Endogenous nitric oxide inhibits leukotriene B 4 release from rat alveolar macrophages

Abstract

Effects of endogenous nitric oxide (NO) on the release of mediators of the lipoxygenase and cyclo-oxygenase pathway from rat alveolar macrophages were studied. Alveolar macrophages, freshly isolated or after 18-h culture, were incubated in (amino acid-free) Krebs medium and labelled with [ 3H]arachidonic acid. The release of [ 3H]leukotriene B 4 and [ 3H]prostanoids (separated by high performance liquid chromatography) was determined.
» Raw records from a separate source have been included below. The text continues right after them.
## src/rtl/tts_pkg.sv

```systemverilog
// Package for the traffic table threat select block: payload structs, slot constants,
// register indexes and mode codes. Depends on nothing.
`default_nettype none
package tts_pkg;
   localparam int SLOTS = 8;
   localparam int SLOT_W = 3;

   localparam logic [2:0] CSR_WARN  = 3'd0;
   localparam logic [2:0] CSR_ALERT = 3'd1;
   localparam logic [2:0] CSR_MAXV  = 3'd2;
   localparam logic [2:0] CSR_MEET  = 3'd3;
   localparam logic [2:0] CSR_RANGE = 3'd4;
   localparam logic [2:0] CSR_KEEP  = 3'd5;

   localparam logic MODE_REPORT  = 1'b0;
   localparam logic MODE_REFRESH = 1'b1;

   typedef struct packed {
      logic               mode;
      logic [23:0]        icao;
      logic               pos_valid;
      logic [7:0]         since_seen_s;
      logic               gps_ok;
      logic [2:0]         slot;
      logic               age_tick;
      logic [31:0]        dist_cm;
      logic signed [31:0] vert_cm;
      logic [15:0]        meet_dist_m;
      logic [15:0]        meet_time_s;
   } req_type;

   typedef struct packed {
      logic        accepted;
      logic [2:0]  stored_slot;
      logic        warn_found;
      logic [2:0]  warn_slot;
      logic        alert_found;
      logic [2:0]  alert_slot;
      logic [3:0]  active_count;
      logic [31:0] message_count;
   } rsp_type;
endpackage
`default_nettype wire

```

## src/rtl/traffic_table_threat_select.sv

```systemverilog
// Top level of the traffic table threat select block: slot table, scan sequencer and
// shared compare unit. Depends on tts_pkg.
//
// Usage: req_valid/req_ready carry one item (report or refresh) as a tts_pkg::req_type.
// rsp_valid/rsp_ready return one tts_pkg::rsp_type per item. csr_we writes register
// csr_index with csr_wdata at once; write only while idle.
// Sequence: a slot search (one slot a cycle through one shared distance
// comparator), an update step, then a threat scan over the slots, after which
// rsp_valid rises and the result waits for rsp_ready. A new item is taken the
// cycle after the result has been transferred, so the block does not take a new
// item before the last one is through its two one-slot-per-cycle scans. While the
// receiver stalls the result holds and req_ready stays low.
// Reset clears identifiers, time-to-live, calculated flags, the message counter and
// loads register defaults; geometry stores are left unset until written.
`default_nettype none
module traffic_table_threat_select (
   input  wire logic             clock,
   input  wire logic             reset,
   input  wire logic             req_valid,
   output logic                  req_ready,
   input  wire tts_pkg::req_type req_data,
   output logic                  rsp_valid,
   input  wire logic             rsp_ready,
   output tts_pkg::rsp_type      rsp_data,
   input  wire logic             csr_we,
   input  wire logic [2:0]       csr_index,
   input  wire logic [31:0]      csr_wdata
);
   localparam logic [2:0] ST_IDLE = 3'd0;
   localparam logic [2:0] ST_FIND = 3'd1;
   localparam logic [2:0] ST_UPD  = 3'd2;
   localparam logic [2:0] ST_SCAN = 3'd3;
   localparam logic [2:0] ST_OUT  = 3'd4;

   logic [2:0] state_ff, state_in;
   logic [tts_pkg::SLOT_W-1:0] idx_ff, idx_in;
   logic [tts_pkg::SLOT_W-1:0] ix;
   tts_pkg::req_type req_ff;

   logic [31:0] warn_cm_ff, alert_cm_ff, range_cm_ff;
   logic signed [31:0] maxv_ff;
   logic meet_en_ff;
   logic [7:0] keep_ff;

   logic [23:0] ident_ff [tts_pkg::SLOTS];
   logic [7:0]  life_ff [tts_pkg::SLOTS];
   logic        calc_ff [tts_pkg::SLOTS];
   logic [31:0] dist_ff [tts_pkg::SLOTS];
   logic signed [31:0] vert_ff [tts_pkg::SLOTS];
   logic [15:0] mdist_ff [tts_pkg::SLOTS];
   logic [15:0] mtime_ff [tts_pkg::SLOTS];
   logic [31:0] count_ff;

   // search results
   logic found_ok_ff, free_ok_ff, unc_ok_ff, far_ok_ff;
   logic [2:0] found_ff, free_ff, unc_ff, far_ff;
   logic [31:0] far_dist_ff;
   // scan results
   logic warn_ok_ff, alert_ok_ff;
   logic [2:0] warn_ff, alert_ff;
   logic [31:0] warn_dist_ff;
   logic [15:0] best_t_ff;
   logic [3:0] active_ff;
   logic acc_ff;
   logic [2:0] stored_ff;

   assign ix = idx_ff;
   assign req_ready = (state_ff == ST_IDLE);
   assign rsp_valid = (state_ff == ST_OUT);
   assign rsp_data = '{accepted: acc_ff, stored_slot: stored_ff,
                       warn_found: warn_ok_ff, warn_slot: warn_ok_ff ? warn_ff : 3'd0,
                       alert_found: alert_ok_ff, alert_slot: alert_ok_ff ? alert_ff : 3'd0,
                       active_count: active_ff, message_count: count_ff};

   // shared unit: one 32-bit magnitude compare, its operands chosen by state
   // search: farther than the best so far; scan: nearer than the best so far
   logic [31:0] cmp_a, cmp_b;
   logic cmp_lt;
   always_comb begin
      cmp_a = (state_ff == ST_FIND) ? dist_ff[ix] : warn_dist_ff;
      cmp_b = (state_ff == ST_FIND) ? far_dist_ff : dist_ff[ix];
      cmp_lt = cmp_b < cmp_a;
   end

   // threat terms of the scanned slot
   logic live, high, in_warn, in_alert, pred, mfar, alert_hit;
   logic [15:0] t_cur;
   always_comb begin
      live = (life_ff[ix] != 8'd0) && calc_ff[ix];
      high = (vert_ff[ix] > 0) && (maxv_ff > 0) && (vert_ff[ix] > maxv_ff);
      in_warn = dist_ff[ix] < warn_cm_ff;
      in_alert = dist_ff[ix] <= alert_cm_ff;
      mfar = ({17'd0, mdist_ff[ix]} * 40'd100) > {8'd0, alert_cm_ff};
      pred = meet_en_ff && (dist_ff[ix] <= warn_cm_ff) && (mdist_ff[ix] != 16'd0);
      t_cur = in_alert ? 16'd0 : mtime_ff[ix];
      alert_hit = live && !high && (in_alert || (pred && !mfar));
   end

   // pick of the report slot
   logic pick_ok;
   logic [2:0] pick;
   always_comb begin
      pick_ok = 1'b0;
      pick = 3'd0;
      priority if (found_ok_ff) begin
         pick_ok = 1'b1; pick = found_ff;
      end else if (free_ok_ff) begin
         pick_ok = 1'b1; pick = free_ff;
      end else if (req_ff.gps_ok && unc_ok_ff) begin
         pick_ok = 1'b1; pick = unc_ff;
      end else if (req_ff.gps_ok && far_ok_ff && !(req_ff.dist_cm > far_dist_ff)) begin
         pick_ok = 1'b1; pick = far_ff;
      end
   end

   logic rep_ok, stale;
   assign rep_ok = (req_ff.icao != 24'd0) && req_ff.pos_valid;
   assign stale = req_ff.since_seen_s > keep_ff;

   always_comb begin
      state_in = state_ff;
      idx_in = idx_ff;
      unique case (state_ff)
         ST_IDLE: if (req_valid) begin
            state_in = ST_FIND; idx_in = '0;
         end
         ST_FIND: if (idx_ff == tts_pkg::SLOTS - 1) state_in = ST_UPD;
                  else idx_in = idx_ff + 1'b1;
         ST_UPD: begin
            state_in = ST_SCAN; idx_in = '0;
         end
         ST_SCAN: if (idx_ff == tts_pkg::SLOTS - 1) state_in = ST_OUT;
                  else idx_in = idx_ff + 1'b1;
         ST_OUT: if (rsp_ready) state_in = ST_IDLE;
         default: state_in = ST_IDLE;
      endcase
   end

   // control and table state
   always_ff @(posedge clock) begin
      if (reset) begin
         state_ff <= ST_IDLE;
         idx_ff <= '0;
         count_ff <= '0;
         warn_cm_ff <= 32'd300000;
         alert_cm_ff <= 32'd100000;
         maxv_ff <= '0;
         meet_en_ff <= 1'b1;
         range_cm_ff <= 32'd5000000;
         keep_ff <= 8'd10;
         for (int i = 0; i < tts_pkg::SLOTS; i++) begin
            ident_ff[i] <= '0; life_ff[i] <= '0; calc_ff[i] <= 1'b0;
         end
      end else begin
         state_ff <= state_in;
         idx_ff <= idx_in;
         if (csr_we) begin
            unique case (csr_index)
               tts_pkg::CSR_WARN:  warn_cm_ff <= csr_wdata;
               tts_pkg::CSR_ALERT: alert_cm_ff <= csr_wdata;
               tts_pkg::CSR_MAXV:  maxv_ff <= csr_wdata;
               tts_pkg::CSR_MEET:  meet_en_ff <= csr_wdata[0];
               tts_pkg::CSR_RANGE: range_cm_ff <= csr_wdata;
               tts_pkg::CSR_KEEP:  keep_ff <= csr_wdata[7:0];
               default: ;
            endcase
         end
         if (state_ff == ST_UPD) begin
            if (req_ff.mode == tts_pkg::MODE_REPORT) begin
               if (rep_ok) begin
                  count_ff <= count_ff + 32'd1;
                  if (stale) begin
                     if (found_ok_ff) life_ff[found_ff] <= '0;
                  end else if (pick_ok) begin
                     ident_ff[pick] <= req_ff.icao;
                     if (!req_ff.gps_ok) begin
                        life_ff[pick] <= keep_ff - req_ff.since_seen_s;
                        calc_ff[pick] <= 1'b0;
                     end else if (req_ff.dist_cm > range_cm_ff) begin
                        life_ff[pick] <= '0;
                        calc_ff[pick] <= 1'b0;
                     end else begin
                        life_ff[pick] <= keep_ff - req_ff.since_seen_s;
                        calc_ff[pick] <= 1'b1;
                     end
                  end
               end
            end else if (life_ff[req_ff.slot] != 8'd0) begin
               if (life_ff[req_ff.slot] - {7'd0, req_ff.age_tick} != 8'd0) begin
                  if (req_ff.dist_cm > range_cm_ff) begin
                     life_ff[req_ff.slot] <= '0;
                     calc_ff[req_ff.slot] <= 1'b0;
                  end else begin
                     life_ff[req_ff.slot] <= life_ff[req_ff.slot] - {7'd0, req_ff.age_tick};
                     calc_ff[req_ff.slot] <= 1'b1;
                  end
               end else begin
                  life_ff[req_ff.slot] <= '0;
               end
            end
         end
      end
   end

   // geometry, search and scan registers
   always_ff @(posedge clock) begin
      if (state_ff == ST_IDLE && req_valid) req_ff <= req_data;
      unique case (state_ff)
         ST_IDLE: begin
            found_ok_ff <= 1'b0; free_ok_ff <= 1'b0;
            unc_ok_ff <= 1'b0; far_ok_ff <= 1'b0;
         end
         ST_FIND: begin
            if (!found_ok_ff && ident_ff[ix] == req_ff.icao) begin
               found_ok_ff <= 1'b1; found_ff <= ix;
            end
            if (!free_ok_ff && life_ff[ix] == 8'd0) begin
               free_ok_ff <= 1'b1; free_ff <= ix;
            end
            if (!unc_ok_ff && !calc_ff[ix]) begin
               unc_ok_ff <= 1'b1; unc_ff <= ix;
            end
            if (life_ff[ix] != 8'd0 && calc_ff[ix] && (!far_ok_ff || cmp_lt)) begin
               far_ok_ff <= 1'b1; far_ff <= ix; far_dist_ff <= dist_ff[ix];
            end
         end
         ST_UPD: begin
            warn_ok_ff <= 1'b0; alert_ok_ff <= 1'b0; active_ff <= '0;
            acc_ff <= 1'b0; stored_ff <= '0;
            if (req_ff.mode == tts_pkg::MODE_REPORT) begin
               if (rep_ok && !stale && pick_ok) begin
                  acc_ff <= 1'b1; stored_ff <= pick;
                  if (req_ff.gps_ok) begin
                     dist_ff[pick] <= req_ff.dist_cm;
                     if (!(req_ff.dist_cm > range_cm_ff)) begin
                        vert_ff[pick] <= req_ff.vert_cm;
                        if (meet_en_ff) begin
                           mdist_ff[pick] <= req_ff.meet_dist_m;
                           mtime_ff[pick] <= req_ff.meet_time_s;
                        end
                     end
                  end
               end
            end else if (life_ff[req_ff.slot] != 8'd0 &&
                         life_ff[req_ff.slot] - {7'd0, req_ff.age_tick} != 8'd0) begin
               dist_ff[req_ff.slot] <= req_ff.dist_cm;
               if (!(req_ff.dist_cm > range_cm_ff)) begin
                  vert_ff[req_ff.slot] <= req_ff.vert_cm;
                  if (meet_en_ff) begin
                     mdist_ff[req_ff.slot] <= req_ff.meet_dist_m;
                     mtime_ff[req_ff.slot] <= req_ff.meet_time_s;
                  end
               end
            end
         end
         ST_SCAN: begin
            if (life_ff[ix] != 8'd0) active_ff <= active_ff + 4'd1;
            if (live && !high && in_warn && (!warn_ok_ff || cmp_lt)) begin
               warn_ok_ff <= 1'b1; warn_ff <= ix; warn_dist_ff <= dist_ff[ix];
            end
            if (alert_hit && (!alert_ok_ff || t_cur < best_t_ff)) begin
               alert_ok_ff <= 1'b1; alert_ff <= ix; best_t_ff <= t_cur;
            end
         end
         default: ;
      endcase
   end

   a_ready_idle: assert property (@(posedge clock) disable iff (reset)
      req_ready |-> !rsp_valid) else $error("ready while result pending");
   a_out_hold: assert property (@(posedge clock) disable iff (reset)
      rsp_valid && !rsp_ready |=> rsp_valid && $stable(rsp_data))
      else $error("result changed under stall");
   a_take: assert property (@(posedge clock) disable iff (reset)
      req_valid && req_ready |=> state_ff == ST_FIND && idx_ff == 0)
      else $error("transfer did not start search");
   a_active: assert property (@(posedge clock) disable iff (reset)
      rsp_valid |-> active_ff <= tts_pkg::SLOTS) else $error("active count too large");
endmodule
`default_nettype wire
```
A 23187 was used as stimulus, as rising intracellular Ca 2+ activates directly the phospholipase A 2 and lipoxygenase pathway. A 23187 (10 μM) enhanced [ 3H]leukotriene B 4 release from freshly prepared alveolar macrophages about 65-fold, but only 5- to 6-fold from cultured alveolar macrophages. Evoked [ 3H]leukotriene B 4 release and spontaneous [ 3H]prostanoid release were inhibited when l-arginine (300 μM) was added to the Krebs incubation medium of alveolar macrophages, in which marked NO synthase had been induced by culture with lipopolysaccharides (10 μg/ml). Inhibitory effects of l-arginine were prevented by N G-monomethyl- l-arginine ( l-NMMA, 100 μM). Inhibition of NO synthase during the culture period by l-NMMA (culture medium, in contrast to Krebs medium, already contains the substrate ofNO synthase, l-arginine), resulted in attenuation of the `culture-dependent' decline of the evoked release of [ 3H]leukotriene B 4 and allowed lipopolysaccharides to cause an increase in spontaneous [ 3H]prostanoid release (i.e., to induce cyclo-oxygenase activity). In conclusion, in rat alveolar macrophages, endogenous NO appears to inhibit the release of mediators of the cyclo-oxygenase and lipoxygenase pathway through multiple sites of action.